It outputs on a txt file the validity of each query (true or false).



## Benchmarks



- [No Distribution](#no-distribution)

- [Fact Table ER-Based Distribution](#fact-table-er-based-distribution)

- [Optimized Fact and Dimension Consolidation Distribution](#optimized-fact-and-dimension-consolidation-distribution)



### No Distribution



The `Benchmarks/run_queries_custom.sh` script executes this initial benchmark. You can modify the `QUERIES` variable within the script to specify the queries you'd like to test. The script runs each query twice for each database (PostgreSQL, Cassandra, and Redis where applicable) using Trino, and stores the latency results under the `Benchmarks/query_results` directory.



### Fact Table ER-Based Distribution



The `Benchmarks/run_queries_distributed.sh` script handles this benchmark by executing the queries defined in the `QUERIES` variable in a distributed manner.

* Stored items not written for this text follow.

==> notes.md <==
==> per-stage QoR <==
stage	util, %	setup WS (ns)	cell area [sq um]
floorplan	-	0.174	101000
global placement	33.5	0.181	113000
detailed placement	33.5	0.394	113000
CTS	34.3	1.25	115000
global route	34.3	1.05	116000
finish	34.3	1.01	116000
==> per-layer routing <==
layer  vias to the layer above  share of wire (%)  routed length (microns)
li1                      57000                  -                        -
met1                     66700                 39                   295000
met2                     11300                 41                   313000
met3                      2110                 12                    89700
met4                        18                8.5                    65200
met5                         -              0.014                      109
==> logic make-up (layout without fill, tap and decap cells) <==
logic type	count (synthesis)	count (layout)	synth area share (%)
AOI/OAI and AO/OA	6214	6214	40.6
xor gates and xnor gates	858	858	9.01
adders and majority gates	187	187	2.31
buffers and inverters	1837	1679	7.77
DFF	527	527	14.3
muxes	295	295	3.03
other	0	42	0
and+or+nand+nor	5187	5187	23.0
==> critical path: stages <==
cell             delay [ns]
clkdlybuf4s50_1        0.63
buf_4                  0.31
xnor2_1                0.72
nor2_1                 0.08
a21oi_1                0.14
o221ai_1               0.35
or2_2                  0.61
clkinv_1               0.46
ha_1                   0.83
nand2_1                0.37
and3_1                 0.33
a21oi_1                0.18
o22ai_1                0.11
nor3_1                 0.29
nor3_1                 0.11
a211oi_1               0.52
Background: an optimization exercise with open tools, aiming at small area, a short achievable clock period and few clock cycles. Do not read the settings as production practice. In this exercise RTL edits were held to simulation tests only and were not proved equivalent to the original.

== run 1 ==
Design d8_blend, start of the top module:
module d8_blend (
    input  wire        clk,
    input  wire        rst,         
    input  wire        in_valid,
    output wire        in_ready,
    input  wire        in_first,    
    input  wire        in_last,     
    input  wire [29:0] in_bg,       
    input  wire        in_lay,      
    input  wire        in_solid,    
    input  wire [2:0]  in_fmt,      
    input  wire [1:0]  in_mode,     
    input  wire [11:0] in_pa,       
    input  wire [31:0] in_pix,      
    output reg         out_valid,
    input  wire        out_ready,
    output reg  [29:0] out_pix      
);
Settings: LEC_CHECK=0, ABC_AREA=1, CAP_MARGIN=20, CORE_MARGIN=2, CORE_UTILIZATION=55, SLEW_MARGIN=20; clock period 25.0 ns.
standard.sh (not shown) runs the stock make flow with config.mk's settings and CLKGATE_MAP_FILE= SYNTH_SCRIPT=/design/flow/synth_recipe.tcl, a recipe that flattens the netlist after the stock synthesis.
==> flow/flow/run.sh <==
#!/bin/bash
# Own layout flow: the standard flow, with the timing repair aiming for a
# tighter setup margin than the design's 25 ns clock asks for, so that the
# achieved period shrinks. Constraints (clock period, I/O delays) unchanged.
export SETUP_SLACK_MARGIN=18.6
bash standard.sh > standard.log 2>&1
Testbench counts of run 1, summed over its fixed seeds: cycles 74,862.
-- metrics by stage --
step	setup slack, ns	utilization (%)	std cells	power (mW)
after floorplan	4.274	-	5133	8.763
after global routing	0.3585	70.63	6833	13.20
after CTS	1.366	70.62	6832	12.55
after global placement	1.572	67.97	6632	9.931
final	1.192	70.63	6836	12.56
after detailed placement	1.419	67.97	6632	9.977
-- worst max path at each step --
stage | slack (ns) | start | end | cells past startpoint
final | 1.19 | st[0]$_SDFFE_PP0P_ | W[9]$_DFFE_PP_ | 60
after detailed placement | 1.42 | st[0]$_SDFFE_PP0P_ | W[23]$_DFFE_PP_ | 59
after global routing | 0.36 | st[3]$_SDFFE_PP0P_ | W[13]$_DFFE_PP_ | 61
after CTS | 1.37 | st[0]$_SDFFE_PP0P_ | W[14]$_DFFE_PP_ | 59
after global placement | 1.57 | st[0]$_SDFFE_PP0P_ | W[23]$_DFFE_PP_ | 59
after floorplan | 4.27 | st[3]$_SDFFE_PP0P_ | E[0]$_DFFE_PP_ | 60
This is an optimization exercise on Yosys and OpenROAD, whose aim is small area, a short achievable clock period and few clock cycles per item, not a production implementation. The RTL was checked by simulation tests, not by an equivalence proof against the original design.

<file path="flow/config.mk">
export PLATFORM = sky130hd
export DESIGN_NAME = loop_engine
export DESIGN_NICKNAME = loop_engine
export VERILOG_FILES = /design/flow/design.v
export SDC_FILE = /design/flow/constraint.sdc
export NUM_CORES = 4
export LEC_CHECK = 0
export CAP_MARGIN = 30
export CORE_MARGIN = 2
export CORE_UTILIZATION = 45
export SLEW_MARGIN = 30
export TNS_END_PERCENT = 30
</file>
<file path="flow/constraint.sdc">
create_clock -name core_clock -period 22.0 [get_ports {clk}]
set_input_delay 4.4000 -clock core_clock [delete_from_list [all_inputs] [get_ports {clk}]]
set_output_delay 4.4000 -clock core_clock [all_outputs]
set_load 0.01 [all_outputs]
</file>
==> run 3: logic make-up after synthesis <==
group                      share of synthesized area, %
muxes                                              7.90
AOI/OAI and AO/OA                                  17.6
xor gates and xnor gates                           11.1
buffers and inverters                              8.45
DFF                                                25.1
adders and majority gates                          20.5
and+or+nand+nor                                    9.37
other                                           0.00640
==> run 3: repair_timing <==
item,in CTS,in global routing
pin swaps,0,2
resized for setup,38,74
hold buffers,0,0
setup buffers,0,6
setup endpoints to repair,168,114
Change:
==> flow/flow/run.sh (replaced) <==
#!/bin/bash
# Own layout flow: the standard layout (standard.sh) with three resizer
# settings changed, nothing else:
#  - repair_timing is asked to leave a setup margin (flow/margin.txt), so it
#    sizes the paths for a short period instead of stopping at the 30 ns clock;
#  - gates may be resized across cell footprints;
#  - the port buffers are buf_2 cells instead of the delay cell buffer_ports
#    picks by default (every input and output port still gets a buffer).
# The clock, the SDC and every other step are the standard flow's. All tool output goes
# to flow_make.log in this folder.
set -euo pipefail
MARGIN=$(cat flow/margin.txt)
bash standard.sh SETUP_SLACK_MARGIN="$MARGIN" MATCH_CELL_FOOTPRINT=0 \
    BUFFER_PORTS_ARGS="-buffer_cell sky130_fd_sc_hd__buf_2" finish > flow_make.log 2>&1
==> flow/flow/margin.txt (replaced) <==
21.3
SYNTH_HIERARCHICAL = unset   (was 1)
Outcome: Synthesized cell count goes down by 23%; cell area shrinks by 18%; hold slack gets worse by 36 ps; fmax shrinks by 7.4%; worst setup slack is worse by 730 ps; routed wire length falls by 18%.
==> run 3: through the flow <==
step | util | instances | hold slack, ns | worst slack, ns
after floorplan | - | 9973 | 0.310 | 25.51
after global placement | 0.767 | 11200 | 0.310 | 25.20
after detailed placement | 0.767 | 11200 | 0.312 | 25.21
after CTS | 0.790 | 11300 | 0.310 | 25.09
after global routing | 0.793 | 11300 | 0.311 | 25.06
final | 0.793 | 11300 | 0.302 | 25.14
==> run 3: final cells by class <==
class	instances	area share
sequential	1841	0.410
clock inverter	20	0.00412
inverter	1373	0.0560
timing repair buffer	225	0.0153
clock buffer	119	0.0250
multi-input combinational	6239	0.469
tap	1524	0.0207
Context: an optimization exercise on an open-source flow, tuned for small area and a short achievable clock period. The choices shown serve that exercise and are no tape-out recipe.

==> inputs of run D <==
// ocosh_mdu
module ocosh_mdu (
    input  wire        clk,
    input  wire        rst,
    input  wire        start,
    input  wire [4:0]  op,
    input  wire [31:0] a,
    input  wire [31:0] b,
    input  wire        ct,
    output wire        ready,
    output reg         done,
    output wire [31:0] result,
    output wire        dv,
    output wire        sat
);
make LEC_CHECK=0 ABC_AREA=1 CAP_MARGIN=20 CORE_MARGIN=2 CORE_UTILIZATION=40 SLEW_MARGIN=20 finish   # period 11.0 ns
run.sh (not shown) runs the stock make flow with config.mk's settings and CLKGATE_MAP_FILE= SYNTH_SCRIPT=/design/flow/synth_recipe.tcl, a recipe that flattens the netlist after the stock synthesis.
==> run R: changes against run D <==
==> flow/flow/run.sh (new file) <==
#!/bin/bash
# Standard layout, with the port buffers made from sky130_fd_sc_hd__buf_2
# instead of the cell buffer_ports picks by itself.
set -euo pipefail
export BUFFER_PORTS_ARGS="-buffer_cell sky130_fd_sc_hd__buf_2"
bash standard.sh > standard.log 2>&1
==> flow/standard.sh (new file) <==
#!/bin/bash
# synth_recipe.tcl (not shown) runs the flow's synth.tcl, then flattens the netlist and writes it again
# the make line also repeats each setting of config.mk as NAME=value (left out here)
make -C /OpenROAD-flow-scripts/flow DESIGN_CONFIG=/design/flow/config.mk WORK_HOME=/design/flow/orfs CLKGATE_MAP_FILE= SYNTH_SCRIPT=/design/flow/synth_recipe.tcl "${@:-finish}"
removed: flow/run.sh
==> run A: changes against run D <==
--- a/flow/design.v
+++ b/flow/design.v
@@ -434,19 +434,22 @@
     wire mt211 = mt136 ^ pu3[33] ^ accl[31];
     wire mt212 = (mt136 & pu3[33]) | (mt136 & accl[31]) | (pu3[33] & accl[31]);
     wire mt213 = accl[32] ^ 1'b1;
     wire mt214 = accl[32] & 1'b1;
     wire mt215 = accl[33] ^ 1'b1;
     wire mt216 = accl[33] & 1'b1;
     wire [43:0] mt_r0 = {1'b1, mt216, mt214, mt212, mt210, mt208, mt206, mt204, mt202, mt200, mt198, mt196, mt194, mt192, mt190, mt188, mt186, mt184, mt182, mt180, mt178, mt176, mt174, mt172, mt170, mt168, mt166, mt164, mt162, mt160, mt158, mt156, mt154, mt152, mt150, mt148, mt146, mt144, mt142, mt140, mt138, mt137, pu0[1], pu0[0]};
     wire [43:0] mt_r1 = {1'b0, 1'b1, mt215, mt213, mt211, mt209, mt207, mt205, mt203, mt201, mt199, mt197, mt195, mt193, mt191, mt189, mt187, mt185, mt183, mt181, mt179, mt177, mt175, mt173, mt171, mt169, mt167, mt165, mt163, mt161, mt159, mt157, mt155, mt153, mt151, mt149, mt147, mt145, mt143, mt141, mt139, bneg[1], 1'b0, bneg[0]};
-    wire [43:0] mv_a = mt_r0;
-    wire [43:0] mv_b = mt_r1;
-    wire mv_ci = 1'b0;
+    wire        dstep = ~o_mul;
+    wire [43:0] cpa_x = dstep ? {11'h0, 1'b0, ph} : mt_r0;
+    wire [43:0] cpa_y = dstep ? {11'h0, ~ra} : mt_r1;
+    wire [43:0] mv_a = cpa_x;
+    wire [43:0] mv_b = cpa_y;
+    wire mv_ci = dstep;
     wire [43:0] mv_p = mv_a ^ mv_b;
     wire [43:0] mv_g = mv_a & mv_b;
     wire mv_G0 = mv_g[0] | (mv_p[0] & mv_ci);
     wire mv_G_1 = mv_g[1] | (mv_p[1] & mv_G0);
     wire mv_G_2 = mv_g[3] | (mv_p[3] & mv_g[2]);
     wire mv_P_3 = mv_p[3] & mv_p[2];
     wire mv_G_4 = mv_g[5] | (mv_p[5] & mv_g[4]);
     wire mv_P_5 = mv_p[5] & mv_p[4];
@@ -682,111 +685,18 @@
     wire ahi_m_G_50 = ahi_m_g[18] | (ahi_m_p[18] & ahi_m_G_40);
     wire ahi_m_G_51 = ahi_m_g[20] | (ahi_m_p[20] & ahi_m_G_36);
     wire [21:0] ahi_m_c = {ahi_m_G_51, ahi_m_G_36, ahi_m_G_50, ahi_m_G_40, ahi_m_G_49, ahi_m_G_34, ahi_m_G_48, ahi_m_G_39, ahi_m_G_47, ahi_m_G_35, ahi_m_G_46, ahi_m_G_38, ahi_m_G_45, ahi_m_G_31, ahi_m_G_44, ahi_m_G_37, ahi_m_G_43, ahi_m_G_22, ahi_m_G_42, ahi_m_G_1, ahi_m_G0, ahi_m_ci};
     wire [21:0] ahi_m = ahi_m_p ^ ahi_m_c;
     wire ahi_m_co = ahi_m_G_41;
     wire [21:0] nhi = (mv[43:42] == 2'b01) ? ahi_p :
                       (mv[43:42] == 2'b11) ? ahi_m : ahi;
     wire [63:0] acc_next = {nhi, mv[41:0]};
-    wire [32:0] dd1_a = {1'b0, ph};
-    wire [32:0] dd1_b = ~ra;
-    wire dd1_ci = 1'b1;
-    wire [32:0] dd1_p = dd1_a ^ dd1_b;
-    wire [32:0] dd1_g = dd1_a & dd1_b;
-    wire dd1_G0 = dd1_g[0] | (dd1_p[0] & dd1_ci);
-    wire dd1_G_1 = dd1_g[1] | (dd1_p[1] & dd1_G0);
-    wire dd1_G_2 = dd1_g[3] | (dd1_p[3] & dd1_g[2]);
-    wire dd1_P_3 = dd1_p[3] & dd1_p[2];
-    wire dd1_G_4 = dd1_g[5] | (dd1_p[5] & dd1_g[4]);
-    wire dd1_P_5 = dd1_p[5] & dd1_p[4];
-    wire dd1_G_6 = dd1_g[7] | (dd1_p[7] & dd1_g[6]);
-    wire dd1_P_7 = dd1_p[7] & dd1_p[6];
-    wire dd1_G_8 = dd1_g[9] | (dd1_p[9] & dd1_g[8]);
-    wire dd1_P_9 = dd1_p[9] & dd1_p[8];
-    wire dd1_G_10 = dd1_g[11] | (dd1_p[11] & dd1_g[10]);
-    wire dd1_P_11 = dd1_p[11] & dd1_p[10];
-    wire dd1_G_12 = dd1_g[13] | (dd1_p[13] & dd1_g[12]);
-    wire dd1_P_13 = dd1_p[13] & dd1_p[12];
-    wire dd1_G_14 = dd1_g[15] | (dd1_p[15] & dd1_g[14]);
-    wire dd1_P_15 = dd1_p[15] & dd1_p[14];
-    wire dd1_G_16 = dd1_g[17] | (dd1_p[17] & dd1_g[16]);
-    wire dd1_P_17 = dd1_p[17] & dd1_p[16];
-    wire dd1_G_18 = dd1_g[19] | (dd1_p[19] & dd1_g[18]);
-    wire dd1_P_19 = dd1_p[19] & dd1_p[18];
-    wire dd1_G_20 = dd1_g[21] | (dd1_p[21] & dd1_g[20]);
-    wire dd1_P_21 = dd1_p[21] & dd1_p[20];
-    wire dd1_G_22 = dd1_g[23] | (dd1_p[23] & dd1_g[22]);
-    wire dd1_P_23 = dd1_p[23] & dd1_p[22];
-    wire dd1_G_24 = dd1_g[25] | (dd1_p[25] & dd1_g[24]);
-    wire dd1_P_25 = dd1_p[25] & dd1_p[24];
-    wire dd1_G_26 = dd1_g[27] | (dd1_p[27] & dd1_g[26]);
-    wire dd1_P_27 = dd1_p[27] & dd1_p[26];
-    wire dd1_G_28 = dd1_g[29] | (dd1_p[29] & dd1_g[28]);
-    wire dd1_P_29 = dd1_p[29] & dd1_p[28];
-    wire dd1_G_30 = dd1_g[31] | (dd1_p[31] & dd1_g[30]);
-    wire dd1_P_31 = dd1_p[31] & dd1_p[30];
-    wire dd1_G_32 = dd1_G_2 | (dd1_P_3 & dd1_G_1);
-    wire dd1_G_33 = dd1_G_6 | (dd1_P_7 & dd1_G_4);
-    wire dd1_P_34 = dd1_P_7 & dd1_P_5;
-    wire dd1_G_35 = dd1_G_10 | (dd1_P_11 & dd1_G_8);
-    wire dd1_P_36 = dd1_P_11 & dd1_P_9;
-    wire dd1_G_37 = dd1_G_14 | (dd1_P_15 & dd1_G_12);
-    wire dd1_P_38 = dd1_P_15 & dd1_P_13;
-    wire dd1_G_39 = dd1_G_18 | (dd1_P_19 & dd1_G_16);
-    wire dd1_P_40 = dd1_P_19 & dd1_P_17;
-    wire dd1_G_41 = dd1_G_22 | (dd1_P_23 & dd1_G_20);
-    wire dd1_P_42 = dd1_P_23 & dd1_P_21;
-    wire dd1_G_43 = dd1_G_26 | (dd1_P_27 & dd1_G_24);
-    wire dd1_P_44 = dd1_P_27 & dd1_P_25;
-    wire dd1_G_45 = dd1_G_30 | (dd1_P_31 & dd1_G_28);
-    wire dd1_P_46 = dd1_P_31 & dd1_P_29;
-    wire dd1_G_47 = dd1_G_33 | (dd1_P_34 & dd1_G_32);
-    wire dd1_G_48 = dd1_G_37 | (dd1_P_38 & dd1_G_35);
-    wire dd1_P_49 = dd1_P_38 & dd1_P_36;
-    wire dd1_G_50 = dd1_G_41 | (dd1_P_42 & dd1_G_39);
-    wire dd1_P_51 = dd1_P_42 & dd1_P_40;
-    wire dd1_G_52 = dd1_G_45 | (dd1_P_46 & dd1_G_43);
-    wire dd1_P_53 = dd1_P_46 & dd1_P_44;
-    wire dd1_G_54 = dd1_G_48 | (dd1_P_49 & dd1_G_47);
-    wire dd1_G_55 = dd1_G_52 | (dd1_P_53 & dd1_G_50);
-    wire dd1_P_56 = dd1_P_53 & dd1_P_51;
-    wire dd1_G_57 = dd1_G_55 | (dd1_P_56 & dd1_G_54);
-    wire dd1_G_58 = dd1_G_50 | (dd1_P_51 & dd1_G_54);
-    wire dd1_G_59 = dd1_G_35 | (dd1_P_36 & dd1_G_47);
-    wire dd1_G_60 = dd1_G_39 | (dd1_P_40 & dd1_G_54);
-    wire dd1_G_61 = dd1_G_43 | (dd1_P_44 & dd1_G_58);
-    wire dd1_G_62 = dd1_G_4 | (dd1_P_5 & dd1_G_32);
-    wire dd1_G_63 = dd1_G_8 | (dd1_P_9 & dd1_G_47);
-    wire dd1_G_64 = dd1_G_12 | (dd1_P_13 & dd1_G_59);
-    wire dd1_G_65 = dd1_G_16 | (dd1_P_17 & dd1_G_54);
-    wire dd1_G_66 = dd1_G_20 | (dd1_P_21 & dd1_G_60);
-    wire dd1_G_67 = dd1_G_24 | (dd1_P_25 & dd1_G_58);
-    wire dd1_G_68 = dd1_G_28 | (dd1_P_29 & dd1_G_61);
-    wire dd1_G_69 = dd1_g[2] | (dd1_p[2] & dd1_G_1);
-    wire dd1_G_70 = dd1_g[4] | (dd1_p[4] & dd1_G_32);
-    wire dd1_G_71 = dd1_g[6] | (dd1_p[6] & dd1_G_62);
-    wire dd1_G_72 = dd1_g[8] | (dd1_p[8] & dd1_G_47);
-    wire dd1_G_73 = dd1_g[10] | (dd1_p[10] & dd1_G_63);
-    wire dd1_G_74 = dd1_g[12] | (dd1_p[12] & dd1_G_59);
-    wire dd1_G_75 = dd1_g[14] | (dd1_p[14] & dd1_G_64);
-    wire dd1_G_76 = dd1_g[16] | (dd1_p[16] & dd1_G_54);
-    wire dd1_G_77 = dd1_g[18] | (dd1_p[18] & dd1_G_65);
-    wire dd1_G_78 = dd1_g[20] | (dd1_p[20] & dd1_G_60);
-    wire dd1_G_79 = dd1_g[22] | (dd1_p[22] & dd1_G_66);
-    wire dd1_G_80 = dd1_g[24] | (dd1_p[24] & dd1_G_58);
-    wire dd1_G_81 = dd1_g[26] | (dd1_p[26] & dd1_G_67);
-    wire dd1_G_82 = dd1_g[28] | (dd1_p[28] & dd1_G_61);
-    wire dd1_G_83 = dd1_g[30] | (dd1_p[30] & dd1_G_68);
-    wire dd1_G_84 = dd1_g[32] | (dd1_p[32] & dd1_G_57);
-    wire [32:0] dd1_c = {dd1_G_57, dd1_G_83, dd1_G_68, dd1_G_82, dd1_G_61, dd1_G_81, dd1_G_67, dd1_G_80, dd1_G_58, dd1_G_79, dd1_G_66, dd1_G_78, dd1_G_60, dd1_G_77, dd1_G_65, dd1_G_76, dd1_G_54, dd1_G_75, dd1_G_64, dd1_G_74, dd1_G_59, dd1_G_73, dd1_G_63, dd1_G_72, dd1_G_47, dd1_G_71, dd1_G_62, dd1_G_70, dd1_G_32, dd1_G_69, dd1_G_1, dd1_G0, dd1_ci};
-    wire [32:0] dd1 = dd1_p ^ dd1_c;
-    wire dd1_co = dd1_G_84;
-    wire        dq1 = dd1_co;
-    wire [31:0] dr1 = dq1 ? dd1[31:0] : ph;
+    wire        dq1 = mv_c[33];
+    wire [31:0] dr1 = dq1 ? mv[31:0] : ph;
     wire [32:0] dd2_a = {1'b0, dr1};
     wire [32:0] dd2_b = ~{1'b0, ra[32:1]};
     wire dd2_ci = 1'b1;
     wire [32:0] dd2_p = dd2_a ^ dd2_b;
     wire [32:0] dd2_g = dd2_a & dd2_b;
     wire dd2_G0 = dd2_g[0] | (dd2_p[0] & dd2_ci);
     wire dd2_G_1 = dd2_g[1] | (dd2_p[1] & dd2_G0);
     wire dd2_G_2 = dd2_g[3] | (dd2_p[3] & dd2_g[2]);
- SETUP_SLACK_MARGIN: unset -> 3
==> summary of the runs <==
Run R ran to the end with no violations. Run A completed without violations. Run D went through all stages and came out clean. Via count: run A > run R > run D. The lowest final cell count belongs to run R, the highest to run A. In run R the count of clock-buffer cells in the layout is lower than in run A, by 2. Critical path depth, lowest first: run R, run A, run D. The highest maximum frequency belongs to run A, the lowest to run R.
Function was not checked in any run of this note: the RTL went through the layout flow alone.

afterwards: timing with drivers on the ports:
The results above use ideal ports. As a check the final layouts listed here were re-extracted and re-timed, cells and wires unchanged. Step 1: set_driving_cell puts a clkbuf_16 on clk and a buf_2 on each other input, an assumption about the parent block. Step 2 moves the port delays by t, midway between the first and last clock arrival at a register: inputs arrive t later, outputs are due t later. That takes back most of the time a late clock gives input paths. a / b / c = ideal / step 1 / step 2; a / b = the first two.
run	t (ns)	setup slack, ns	worst hold slack (ns)	latest minus earliest clock arrival (ns)	slew at the worst register clock pin (ns)
run D	0.561	1.880 / 1.920 / 1.359	0.490 / 0.490 / 0.490	0.020 / 0.020	0.08 / 0.08
run R	0.557	1.862 / 1.869 / 1.312	0.481 / 0.481 / 0.481	0.028 / 0.028	0.08 / 0.08
run A	0.562	2.420 / 2.420 / 2.420	0.485 / 0.485 / 0.485	0.018 / 0.018	0.08 / 0.08
After both steps every run listed still meets setup and hold. For run R, which loses most, drivers alone change the setup slack by +0.007 ns; drivers and shift together by -0.550 ns.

Each query is run twice, and the results are saved in the `Benchmarks/query_results directory`. The script accepts an optional parameter: `partition [1/2]`, allowing you to specify whether to run queries for strategy 1 or strategy 2, located in the `../../queries_strategy1` and `../../queries_strategy2` directories, respectively.



### Optimized Fact and Dimension Consolidation Distribution



This benchmark is also executed using the `Benchmarks/run_queries_distributed.sh` script, following the same procedure as described above.



## Figures



The scripts for generating figures are located in the `Benchmarks/figure_generators` directory, while the generated figures are stored in `Benchmarks/figure_generators/figures/`. The figure generators are as follows:



- `no_dist_fig_gen.py`: Generates `group1.png`, `group2.png`, and `group3.png`, which compare PostgreSQL, Cassandra, and Redis (only in group 3) for queries in group 1, group 2, and group 3 based on the no-distribution benchmark.

- `no_dist_vs_dist1_fig_gen.py`: Produces the `no_dist_vs_dist1.png` figure, comparing the no-distribution benchmark to the first distribution benchmark.

- `dist1_vs_dist2_fig_gen.py`: Creates the `dist1_vs_dist2.png` figure, comparing the performance of the first and second distribution strategies.

- `dist_workers_fig_gen.py`: Generates `dist_queries_over_workers.png`, which shows the performance of the final distribution strategy across different numbers of Trino workers (1, 2, and 3).